DATA
# # # # #
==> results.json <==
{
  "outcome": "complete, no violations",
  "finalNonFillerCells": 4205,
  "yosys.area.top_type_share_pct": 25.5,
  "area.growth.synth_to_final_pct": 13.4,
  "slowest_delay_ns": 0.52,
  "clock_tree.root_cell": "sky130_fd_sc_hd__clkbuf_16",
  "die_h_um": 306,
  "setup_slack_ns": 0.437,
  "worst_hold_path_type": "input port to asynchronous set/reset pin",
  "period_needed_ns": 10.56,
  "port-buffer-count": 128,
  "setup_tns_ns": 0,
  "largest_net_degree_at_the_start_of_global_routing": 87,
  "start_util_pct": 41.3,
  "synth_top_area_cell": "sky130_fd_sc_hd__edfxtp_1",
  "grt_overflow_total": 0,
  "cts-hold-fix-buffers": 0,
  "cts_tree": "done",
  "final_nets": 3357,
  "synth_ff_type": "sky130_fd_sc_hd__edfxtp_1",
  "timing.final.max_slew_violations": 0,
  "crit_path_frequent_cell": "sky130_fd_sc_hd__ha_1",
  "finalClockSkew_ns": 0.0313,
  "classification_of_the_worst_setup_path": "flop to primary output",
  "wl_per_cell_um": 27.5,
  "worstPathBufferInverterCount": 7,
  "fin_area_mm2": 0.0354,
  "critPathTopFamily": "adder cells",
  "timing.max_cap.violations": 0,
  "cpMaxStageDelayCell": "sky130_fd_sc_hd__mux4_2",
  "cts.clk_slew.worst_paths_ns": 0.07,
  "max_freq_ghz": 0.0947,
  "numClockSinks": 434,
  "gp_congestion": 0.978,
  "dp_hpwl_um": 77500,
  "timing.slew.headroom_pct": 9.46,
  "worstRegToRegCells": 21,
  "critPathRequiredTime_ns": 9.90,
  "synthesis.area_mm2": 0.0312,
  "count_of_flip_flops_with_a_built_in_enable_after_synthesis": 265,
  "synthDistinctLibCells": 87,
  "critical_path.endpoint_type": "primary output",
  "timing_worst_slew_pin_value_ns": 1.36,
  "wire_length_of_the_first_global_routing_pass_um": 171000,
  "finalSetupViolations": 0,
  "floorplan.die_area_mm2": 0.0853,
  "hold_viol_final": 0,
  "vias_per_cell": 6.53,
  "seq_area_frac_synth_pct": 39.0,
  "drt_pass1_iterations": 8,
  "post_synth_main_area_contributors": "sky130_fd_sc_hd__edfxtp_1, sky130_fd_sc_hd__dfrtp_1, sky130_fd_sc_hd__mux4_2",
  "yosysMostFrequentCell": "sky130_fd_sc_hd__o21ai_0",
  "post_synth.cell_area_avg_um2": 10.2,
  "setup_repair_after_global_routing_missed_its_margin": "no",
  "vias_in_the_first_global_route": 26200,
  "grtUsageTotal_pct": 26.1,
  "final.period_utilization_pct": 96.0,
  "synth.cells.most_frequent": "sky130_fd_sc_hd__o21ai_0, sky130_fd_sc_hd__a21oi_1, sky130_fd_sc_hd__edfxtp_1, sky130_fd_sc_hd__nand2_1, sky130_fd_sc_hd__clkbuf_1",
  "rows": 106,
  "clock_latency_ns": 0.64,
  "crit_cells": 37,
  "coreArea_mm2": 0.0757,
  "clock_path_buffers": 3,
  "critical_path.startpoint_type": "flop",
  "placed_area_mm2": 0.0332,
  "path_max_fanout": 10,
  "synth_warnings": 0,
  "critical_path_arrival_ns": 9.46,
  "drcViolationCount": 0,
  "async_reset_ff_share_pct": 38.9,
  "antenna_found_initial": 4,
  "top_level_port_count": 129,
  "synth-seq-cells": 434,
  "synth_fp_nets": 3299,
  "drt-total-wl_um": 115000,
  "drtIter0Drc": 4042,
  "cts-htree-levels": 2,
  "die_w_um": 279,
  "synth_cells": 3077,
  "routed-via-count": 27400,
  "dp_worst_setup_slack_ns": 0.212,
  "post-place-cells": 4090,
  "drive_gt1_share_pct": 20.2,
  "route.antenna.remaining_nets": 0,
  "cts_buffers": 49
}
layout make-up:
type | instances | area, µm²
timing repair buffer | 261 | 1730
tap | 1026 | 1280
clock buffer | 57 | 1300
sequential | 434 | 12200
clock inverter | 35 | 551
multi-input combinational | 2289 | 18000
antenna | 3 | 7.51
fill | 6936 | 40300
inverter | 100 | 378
<file path="config.mk">
export PLATFORM = sky130hd
export DESIGN_NAME = burst_period_quantizer
export DESIGN_NICKNAME = d
export VERILOG_FILES = /design/src/hdl/bpq_pkg.sv /design/src/hdl/bpq_lane.sv /design/src/hdl/burst_period_quantizer.sv
export SDC_FILE = /design/constraint.sdc
export NUM_CORES = 1
export LEC_CHECK = 0
export BUFFER_PORTS_ARGS = -buffer_cell sky130_fd_sc_hd__buf_4
export CAP_MARGIN = 0
export CORE_MARGIN = 3
export CORE_UTILIZATION = 40
export CTS_CLUSTER_SIZE = 20
export DETAILED_ROUTE_END_ITERATION = 16
export GPL_TIMING_DRIVEN = 1
export PLACE_DENSITY = 0.59
export SLEW_MARGIN = 20
export SYNTH_ARGS = -nofsm -noshare
export SYNTH_HDL_FRONTEND = slang
export SYNTH_SLANG_ARGS = --single-unit
</file>
<file path="constraint.sdc">
create_clock -name clk -period 11.3 [get_ports clk]
set_input_delay 0 -clock clk [delete_from_list [all_inputs] [get_ports clk]]
set_output_delay 0 -clock clk [all_outputs]
set_load 0.01 [all_outputs]
</file>
<file path="src/hdl/bpq_pkg.sv">
package bpq_pkg;

    localparam int unsigned LEGAL_COUNT = 11;

    localparam logic [3:0]  LEGAL_LAST       = 4'd10;
    localparam logic [3:0]  LEGACY_START     = 4'd3;
    localparam logic [31:0] MINUTE_LIMIT_CNT = 32'd1920000;
    localparam logic [31:0] ONE_HOUR_CNT     = 32'd115200000;
    localparam logic [26:0] ONE_HOUR_OUT     = 27'd115200000;
    localparam logic [26:0] HALF_SECOND      = 27'd16000;
    localparam logic [26:0] SECOND_STEP      = 27'd32000;

    // Division by 32000 is a shift by 8 and a reciprocal multiply for 125.
    localparam int unsigned SECOND_SHIFT = 8;
    localparam logic [19:0] RECIP_125    = 20'd536871;
    localparam int unsigned RECIP_SHIFT  = 26;

    typedef struct packed {
        logic ld_s2;
        logic ld_s3;
    } bpq_stage_en_t;

    function automatic logic [20:0] legal_entry(input logic [3:0] idx);
        logic [20:0] val;
        case (idx)
            4'd0:    val = 21'd1600;
            4'd1:    val = 21'd3200;
            4'd2:    val = 21'd8000;
            4'd3:    val = 21'd16000;
            4'd4:    val = 21'd32000;
            4'd5:    val = 21'd64000;
            4'd6:    val = 21'd128000;
            4'd7:    val = 21'd256000;
            4'd8:    val = 21'd512000;
            4'd9:    val = 21'd1024000;
            4'd10:   val = 21'd1920000;
            default: val = 21'd1920000;
        endcase
        return val;
    endfunction

endpackage

</file>
<file path="src/hdl/bpq_lane.sv">
module bpq_lane (
    input  logic                   clk,
    input  bpq_pkg::bpq_stage_en_t en,
    input  logic                   legacy,
    input  logic [31:0]            t,
    output logic [26:0]            out_counts,
    output logic [21:0]            out_ms,
    output logic                   changed
);
    import bpq_pkg::*;

    logic [20:0] t21;
    logic [3:0]  start_idx;
    logic [3:0]  hi_idx;
    logic [3:0]  lo_idx;
    logic [20:0] hi_val;
    logic [20:0] lo_val;
    logic        have_lower;
    logic        pick_lower;
    logic [27:0] round_sum;
    logic [18:0] sec_units;
    logic [38:0] recip_prod;

    logic        big_next;
    logic        hour_next;
    logic [20:0] snap_next;
    logic        snap_chg_next;
    logic [11:0] sec_q_next;

    logic [26:0] t27_reg;
    logic        big_reg;
    logic        hour_reg;
    logic [20:0] snap_reg;
    logic        snap_chg_reg;
    logic [11:0] sec_q_reg;

    logic [26:0] sec_counts;
    logic [26:0] counts_next;
    logic        changed_next;

    logic [26:0] counts_reg;
    logic        changed_reg;

    always_comb
    begin
        t21       = t[20:0];
        start_idx = legacy ? LEGACY_START : 4'd0;
        hi_idx    = LEGAL_LAST;
        for (int i = LEGAL_COUNT - 1; i >= 0; i--)
        begin
            if ((t21 <= legal_entry(4'(i))) && (4'(i) >= start_idx))
            begin
                hi_idx = 4'(i);
            end
        end
        have_lower    = hi_idx > start_idx;
        lo_idx        = have_lower ? (hi_idx - 4'd1) : hi_idx;
        hi_val        = legal_entry(hi_idx);
        lo_val        = legal_entry(lo_idx);
        pick_lower    = have_lower &&
                        ({t21, 1'b0} < ({1'b0, lo_val} + {1'b0, hi_val}));
        snap_next     = pick_lower ? lo_val : hi_val;
        snap_chg_next = t21 != hi_val;

        big_next   = t > MINUTE_LIMIT_CNT;
        hour_next  = t > ONE_HOUR_CNT;
        round_sum  = {1'b0, t[26:0]} + {1'b0, HALF_SECOND};
        sec_units  = round_sum[26:SECOND_SHIFT];
        recip_prod = 39'(sec_units) * 39'(RECIP_125);
        sec_q_next = recip_prod[RECIP_SHIFT +: 12];
    end

    always_ff @(posedge clk)
    begin
        if (en.ld_s2)
        begin
            t27_reg      <= t[26:0];
            big_reg      <= big_next;
            hour_reg     <= hour_next;
            snap_reg     <= snap_next;
            snap_chg_reg <= snap_chg_next;
            sec_q_reg    <= sec_q_next;
        end
    end

    always_comb
    begin
        sec_counts = 27'(sec_q_reg) * SECOND_STEP;
        if (hour_reg)
        begin
            counts_next  = ONE_HOUR_OUT;
            changed_next = 1'b1;
        end
        else if (big_reg)
        begin
            counts_next  = sec_counts;
            changed_next = sec_counts != t27_reg;
        end
        else
        begin
            counts_next  = 27'(snap_reg);
            changed_next = snap_chg_reg;
        end
    end

    always_ff @(posedge clk)
    begin
        if (en.ld_s3)
        begin
            counts_reg  <= counts_next;
            changed_reg <= changed_next;
        end
    end

    assign out_counts = counts_reg;
    assign out_ms     = counts_reg[26:5];
    assign changed    = changed_reg;

endmodule

</file>
<file path="src/hdl/burst_period_quantizer.sv">
// Channel   Signals                                  Direction
// input     in_valid, in_ready, period_counts,       into the block
//           max_period_counts
// output    out_valid, out_ready, period_out_counts,  out of the block
//           period_ms, max_period_out_counts,
//           max_period_ms, result_code
// config    cfg_valid, cfg_ready, cfg_data           into the block
//
// One transaction is accepted per cycle while in_ready is high; its result is offered once
// it has passed through the register stages.
// The three register stages are the clamp, the table search with the reciprocal multiply,
// and the seconds multiply with the final selection.
// Reset clears all stage valid bits and sets the legacy floor to zero.
// With out_ready low the output holds; empty earlier stages still fill, and in_ready
// falls only when all three stages hold a transaction.
module burst_period_quantizer (
    input  logic        clk,
    input  logic        rst_n,
    input  logic        cfg_valid,
    output logic        cfg_ready,
    input  logic        cfg_data,
    input  logic        in_valid,
    output logic        in_ready,
    input  logic [31:0] period_counts,
    input  logic [31:0] max_period_counts,
    output logic        out_valid,
    input  logic        out_ready,
    output logic [26:0] period_out_counts,
    output logic [21:0] period_ms,
    output logic [26:0] max_period_out_counts,
    output logic [21:0] max_period_ms,
    output logic        result_code
);
    import bpq_pkg::*;

    logic          legacy_reg;
    logic          v1_reg;
    logic          v2_reg;
    logic          v3_reg;
    logic          rdy1;
    logic          rdy2;
    logic          rdy3;
    logic          ld1;
    bpq_stage_en_t en;

    logic [31:0]   per_reg;
    logic [31:0]   max_reg;
    logic          clamp1_reg;
    logic          clamp2_reg;
    logic          clamp3_reg;
    logic          per_chg;
    logic          max_chg;

    assign rdy3     = !v3_reg || out_ready;
    assign rdy2     = !v2_reg || rdy3;
    assign rdy1     = !v1_reg || rdy2;
    assign ld1      = rdy1 && in_valid;
    assign en.ld_s2 = rdy2 && v1_reg;
    assign en.ld_s3 = rdy3 && v2_reg;

    assign cfg_ready = 1'b1;
    assign in_ready  = rdy1;
    assign out_valid = v3_reg;

    always_ff @(posedge clk or negedge rst_n)
    begin
        if (!rst_n)
        begin
            legacy_reg <= 1'b0;
            v1_reg     <= 1'b0;
            v2_reg     <= 1'b0;
            v3_reg     <= 1'b0;
        end
        else
        begin
            if (cfg_valid)
            begin
                legacy_reg <= cfg_data;
            end
            if (rdy1)
            begin
                v1_reg <= in_valid;
            end
            if (rdy2)
            begin
                v2_reg <= v1_reg;
            end
            if (rdy3)
            begin
                v3_reg <= v2_reg;
            end
        end
    end

    always_ff @(posedge clk)
    begin
        if (ld1)
        begin
            per_reg    <= (period_counts > max_period_counts) ? max_period_counts
                                                              : period_counts;
            max_reg    <= max_period_counts;
            clamp1_reg <= period_counts > max_period_counts;
        end
        if (en.ld_s2)
        begin
            clamp2_reg <= clamp1_reg;
        end
        if (en.ld_s3)
        begin
            clamp3_reg <= clamp2_reg;
        end
    end

    bpq_lane u_per_lane (
        .clk        (clk),
        .en         (en),
        .legacy     (legacy_reg),
        .t          (per_reg),
        .out_counts (period_out_counts),
        .out_ms     (period_ms),
        .changed    (per_chg)
    );

    bpq_lane u_max_lane (
        .clk        (clk),
        .en         (en),
        .legacy     (legacy_reg),
        .t          (max_reg),
        .out_counts (max_period_out_counts),
        .out_ms     (max_period_ms),
        .changed    (max_chg)
    );

    assign result_code = clamp3_reg || per_chg || max_chg;

endmodule

</file>
==> results_dict.tcl, run 1 <==
set metrics [dict create \
    drv_slew 0 \
    clockBufferDepth 3 \
    synth_area_leader_cell "ha_1" \
    path_clk_slew_ns 0.06 \
    ys_ff_latch 229 \
    start_util_pct 40.5 \
    dp_hpwl_um 66100 \
    path_buf_inv 4 \
    cts_tree "built" \
    start_kind "flip-flop" \
    worst_pin_slew_ns 1.05 \
    placementRows 98 \
    crit_required_ns 11.60 \
    grt_overflow 0 \
    drc 0 \
    insertion_delay_ns 0.57 \
    path_max_fanout 15 \
    drt_first_iter_violations 1417 \
    slowest_stage "edfxtp_1" \
    worstPathArrival_ns 9.72 \
    final-setup-viol-count 0 \
    cts_resized 0 \
    track_usage_pct 21.4 \
    detail_route.first_pass.iterations 5 \
    async_flop_share_pct 1.75 \
    wl_per_cell_um 20.4 \
    ant_nets 0 \
    finalWirelength_um 80100 \
    status "complete, no violations" \
    synth_edf_count 225 \
    max_stage_delay_ns 0.63 \
    crit_path_end_kind "flip-flop" \
    final_nets 3828 \
    synth_area_leaders "ha_1 24%, edfxtp_1 23%, fa_1 17%" \
    grt_max_degree 66 \
    final_cells 3937 \
    min_path_cells 2 \
    finalCritPeriodShare_pct 83.3 \
    final_util_pct 45.4 \
    synth.distinct_cells 94 \
    grt_pass1_vias 21700 \
    syn_avg_cell_area_um2 10.4 \
    cts_inserted_buffers 27 \
    grt_pass1_wl_um 126000 \
    dieArea_um2 75700 \
    crit_top_cell "a21oi_1" \
    die_w_um 275 \
    yosysMostFrequentCell "ha_1" \
    clock_skew_ns 0.0227 \
    via_per_inst 5.31 \
    fmax_mhz 106 \
    min_path_type "in2reg" \
    h-tree-depth 1 \
    worst_hold_startpoint "max_period_counts[29]" \
    timing.hold.ws_ns 0.164 \
    critical-path-top-delay-family "compound AO/OA/AOI/OAI gates" \
    max_slew_margin_pct 29.6 \
    yosysTopAreaCellShare_pct 23.6 \
    reg2reg_slack_ns 1.89 \
    syn-cell-area_um2 29000 \
    clkSinkCount 229 \
    reg2regPathDepth 34 \
    grt_antenna_before_repair 2 \
    period_minus_slack_ns 9.41 \
    n_antenna_cell 0 \
    synth_common_cells "546 x ha_1, 450 x inv_1, 244 x fa_1" \
    drive_above_1_share_pct 10.8 \
    routabilityCongestion 0.950 \
    timing.rr.start "per_reg[9]" \
    finalSetupTns_ns 0 \
    hold_viol 0 \
    rsz0062_at_grt "no" \
    vias 20900 \
    hold_end "max_reg[29]" \
    max_cap_viol_count 0 \
    netlist_instances 2793 \
    yosys_warnings 0 \
    place_inst 3818 \
    ioPinCount 172 \
    ys_seq_area_share_pct 23.7 \
    cts_root_buf "clkbuf_16" \
    r2r_end "u_per_lane.snap_reg[19]" \
    synth_ff_type "edfxtp_1" \
    io_buffer_count 156 \
    die_y_um 275 \
    area_delta_synth_final_pct 12.3 \
    crit_type "reg2reg" \
    core-area_um2 71600 \
    n_fill_cell 6747 \
]
how the worst max path moves through the flow:
stage / start / to / cells past startpoint
2_1_floorplan: per_reg[10] / u_per_lane.snap_reg[10] / 35
3_3_place_gp: per_reg[9] / u_per_lane.snap_reg[19] / 34
3_5_place_dp: per_reg[9] / u_per_lane.snap_reg[11] / 34
4_1_cts: per_reg[9] / u_per_lane.snap_reg[19] / 34
5_1_grt: per_reg[9] / u_per_lane.snap_reg[19] / 34
6_report: per_reg[9] / u_per_lane.snap_reg[19] / 34
worst reg2reg max path: cells and delay by family (launching register included):
kind / cells / cell delay [ns]
adder cells (fa/ha/maj): 3 / 0.91
XOR/XNOR: 1 / 0.18
AO/OA/AOI/OAI: 17 / 4.32
flip-flops: 1 / 0.63
buffers and inverters: 4 / 0.85
multiplexers: 1 / 0.39
AND/OR/NAND/NOR: 8 / 1.89
logic make-up after synthesis:
group / count (synthesis) / synth area share (%)
XOR/XNOR: 161 / 4.96
multiplexers: 74 / 2.80
other: 2 / 0.0259
flip-flops: 229 / 23.7
buffers and inverters: 569 / 8.19
AO/OA/AOI/OAI: 439 / 10.4
AND/OR/NAND/NOR: 529 / 9.56
adder cells (fa/ha/maj): 790 / 40.4
layout make-up:
cell class                      count  area, um2  share of cell area, %
Sequential cell                   229       6860                   21.1
Timing Repair Buffer              249       2050                   6.29
Inverter                          453       1700                   5.23
Clock inverter                     19        211                  0.650
Tap cell                          950       1190                   3.65
Clock buffer                       29        683                   2.10
Multi-Input combinational cell   2008      19800                   61.0
stage by stage:
step / area, um2 / worst slack (ns)
final: 32500 / 1.89
after global routing: 32500 / 0.964
after CTS: 32500 / 2.04
after detailed placement: 30900 / 2.07
after global placement: 30900 / 2.25
after floorplan: 29000 / 2.99
what timing repair did:
action,4_1_cts,5_1_grt
hold buffers,71,0
endpoints found under the hold margin,72,0
setup buffers,0,0
layout by cell type, fill, tap and decap left out, types with 27 or more instances in the layout:
cell / instances
xnor2_1: 87
fa_1: 244
inv_1: 450
nor2b_1: 27
nand3_1: 32
nor2_1: 140
mux2_2: 53
nor3_1: 42
a21o_1: 73
xor2_1: 69
nand4_1: 33
nand2_1: 96
a21oi_1: 100
buf_4: 178
clkbuf_16: 27
o21ai_0: 74
dlygate4sd3_1: 71
ha_1: 546
edfxtp_1: 225
routing by layer:
metal  GRT usage [%]  up-vias  wire length, um
li1                -     9942                -
met1            32.4    10300            38900
met2            33.3      595            35200
met3            2.44       65             4940
met4            3.32        0             1070
met5               0        -                0
Power of run 1 is not shown: default switching activity piles up to over one toggle a cycle in this logic, so the estimate is an artifact.
==> run 2: changes to the inputs <==
Settings changed: ABC_AREA set to 1.
Clock period 11.3 ns to 9.7 ns, I/O delays scaled along.
==> run 2 against run 1 <==
Against the previous run: global-route usage increased by 0.19 points; wire length is 5.9% higher; register-to-register slack worse by 0.85 ns; hold slack gained 0.0090 ns; area after synthesis up 3.7%; setup slack worse by 0.85 ns; first-iteration DRC count rose by 3.5%; sequential share of layout area is 0.66 points lower; core utilization is 0.15 points higher; clock skew grew 0.0089 ns; highest routed layer is now met5.
==> results_dict.tcl, run 2 <==
set metrics [dict create \
    yosysMostFrequentCell "inv_1" \
    dp_hpwl_um 70700 \
    die_y_um 280 \
    detail_route.first_pass.iterations 6 \
    final-setup-viol-count 0 \
    drv_slew 0 \
    yosysTopAreaCellShare_pct 22.7 \
    mostFrequentLayoutCells "632 x inv_1, 546 x ha_1, 543 x nand2_1" \
    crit_required_ns 10.01 \
    n_fill_cell 7187 \
    routabilityCongestion 0.970 \
    setup.worst_path.start "max_reg[14]" \
    cts_root_buf "clkbuf_16" \
    ys_seq_area_share_pct 22.8 \
    multiInputGateArea_um2 20200 \
    start_kind "flip-flop" \
    synth.distinct_cells 63 \
    die_w_um 280 \
    grt_overflow 0 \
    synth_area_leader_cell "ha_1" \
    cts_resized 0 \
    min_path_cells 2 \
    synth_ff_type "edfxtp_1" \
    clockBufferDepth 3 \
    insertion_delay_ns 0.57 \
    placementRows 99 \
    finalSetupTns_ns 0 \
    seqCellArea_um2 6860 \
    hold_viol 0 \
    syn_avg_cell_area_um2 8.83 \
    wl_per_cell_um 18.5 \
    syn-cell-area_um2 30100 \
    ys_ff_latch 229 \
    core-area_um2 73700 \
    cts_tree "built" \
    dieArea_um2 78500 \
    ant_nets 0 \
    io_buffer_count 156 \
    grt_antenna_before_repair 10 \
    grt_max_degree 66 \
    min_path_type "in2reg" \
    reg2reg_slack_ns 1.03 \
    crit_type "reg2reg" \
    synth_edf_count 225 \
    synth_common_cells "634 x inv_1, 546 x ha_1, 544 x nand2_1" \
    postCtsSetupBuffers 0 \
    path_clk_slew_ns 0.07 \
    max_cap_viol_count 0 \
    ioPinCount 172 \
    clkSinkCount 229 \
    fmax_mhz 115 \
    max_slew_margin_pct 23.1 \
    area_delta_synth_final_pct 11.8 \
    async_flop_share_pct 1.75 \
    worst_pin_slew_ns 1.14 \
    vias 23400 \
    finalWirelength_um 84900 \
    worstPathArrival_ns 8.97 \
    grt_pass1_vias 23600 \
    rsz0062_at_grt "no" \
    clock_skew_ns 0.0316 \
    worst_hold_startpoint "max_period_counts[16]" \
    netlist_instances 3404 \
    r2r_end "u_max_lane.snap_reg[6]" \
    finalCritPeriodShare_pct 89.3 \
    track_usage_pct 21.6 \
    cts_inserted_buffers 27 \
    grt_pass1_wl_um 132000 \
    status "complete, no violations" \
    start_util_pct 40.8 \
    drt_first_iter_violations 1466 \
    drive_above_1_share_pct 8.53 \
    max_stage_delay_ns 0.68 \
    h-tree-depth 1 \
    final_nets 4465 \
    yosys_warnings 0 \
    period_minus_slack_ns 8.67 \
    hold_end "max_reg[16]" \
    crit_top_cell "nand2_1" \
    path_max_fanout 16 \
    slowest_stage "edfxtp_1" \
    drc 0 \
    synth_area_leaders "ha_1 23%, edfxtp_1 22%, fa_1 16%" \
    timing.rr.start "max_reg[14]" \
    reg2regPathDepth 42 \
    mostFrequentLayoutCell "inv_1" \
    via_per_inst 5.11 \
    crit_path_end_kind "flip-flop" \
]
==> run 2: cell count changes in the layout (fill, tap and decap cells not counted), sizes merged, moves of 56 or more <==
| cell | previous run | this run |
|---|---|---|
| nand2 | 98 | 571 |
| inv | 454 | 661 |
| nand3 | 32 | 132 |
| a21oi | 102 | 185 |
| o21ai | 76 | 159 |
| nor2 | 143 | 225 |
| a21o | 73 | 6 |
| xnor2 | 89 | 33 |
==> run 2: timing repair <==
item,4_1_cts,5_1_grt
endpoints found under the setup margin,0,0
hold buffers,72,0
endpoints found under the hold margin,72,0
==> run 2: area by class of cell <==
type,count,share of cell area [%]
Antenna cell,2,0.0149
Clock buffer,33,2.08
Clock inverter,14,0.477
Inverter,663,7.44
Multi-Input combinational cell,2442,60.1
Sequential cell,229,20.4
Tap cell,959,3.57
Timing Repair Buffer,242,5.94
==> run 2: kinds of logic (layout without fill, tap and decap cells) <==
| family | after synthesis | after routing | synth area share [%] |
|---|---|---|---|
| and+or+nand+nor | 1052 | 1052 | 15.4 |
| adders and majority gates | 790 | 790 | 39.0 |
| DFF | 229 | 229 | 22.8 |
| buffers and inverters | 746 | 952 | 10.2 |
| xor gates and xnor gates | 144 | 144 | 4.29 |
| other | 2 | 17 | 0.0250 |
| AOI/OAI and AO/OA | 441 | 441 | 8.30 |
==> run 2: critical path, delay by kind of cell (launching register included) <==
kind / cells / cell delay, ns
and+or+nand+nor: 19 / 2.74
AOI/OAI and AO/OA: 12 / 2.53
buffers and inverters: 7 / 1.26
adders and majority gates: 3 / 0.99
DFF: 1 / 0.68
xor gates and xnor gates: 1 / 0.19
==> run 2: layer usage <==
layer | wire length (um) | global-route usage, %
met1 | 39100 | 30.0
met4 | 2030 | 5.18
met5 | 27 | 0
met2 | 38700 | 35.2
met3 | 5010 | 3.51
==> run 2: worst max path at each step <==
stage | end | slack [ns] | cells after the start
final | u_max_lane.snap_reg[6] | 1.03 | 42
after global routing | u_max_lane.snap_reg[9] | 0.19 | 44
after CTS | u_max_lane.snap_reg[6] | 1.11 | 44
after detailed placement | u_max_lane.snap_reg[6] | 1.17 | 44
after global placement | u_max_lane.snap_reg[9] | 1.29 | 42
after floorplan | u_max_lane.sec_q_reg[9] | 2.86 | 28
==> run 2: metrics by stage <==
| stage | hold WS, ns | setup slack [ns] | cells | cell area [um2] | util, % |
|---|---|---|---|---|---|
| CTS | 0.148 | 1.11 | 4582 | 33600 | 45.6 |
| global route | 0.173 | 0.194 | 4582 | 33600 | 45.6 |
| global placement | -0.200 | 1.29 | 4463 | 32000 | 43.4 |
| finish | 0.173 | 1.03 | 4584 | 33600 | 45.6 |
| detailed placement | -0.197 | 1.17 | 4463 | 32000 | 43.4 |
| floorplan | -0.296 | 2.86 | 3417 | 30100 | - |
Power of run 2 is left out for the same reason.
==> run 3: changes to the inputs <==
Settings changed: ABC_AREA 1 to unset.
==> run 3 against run 2 <==
Against the previous run: global-route usage shrank 0.41 points; wire length shrank 6.0%; flip-flop and latch count is the same; non-clock buffer count grew 31; hold slack lost 0.0014 ns; first-iteration DRC count grew 7.4%; maximum frequency shrank 1.3%.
# # # # #
Scan the data above; copy every line where "primary" appears.

  "classification_of_the_worst_setup_path": "flop to primary output",
  "critical_path.endpoint_type": "primary output",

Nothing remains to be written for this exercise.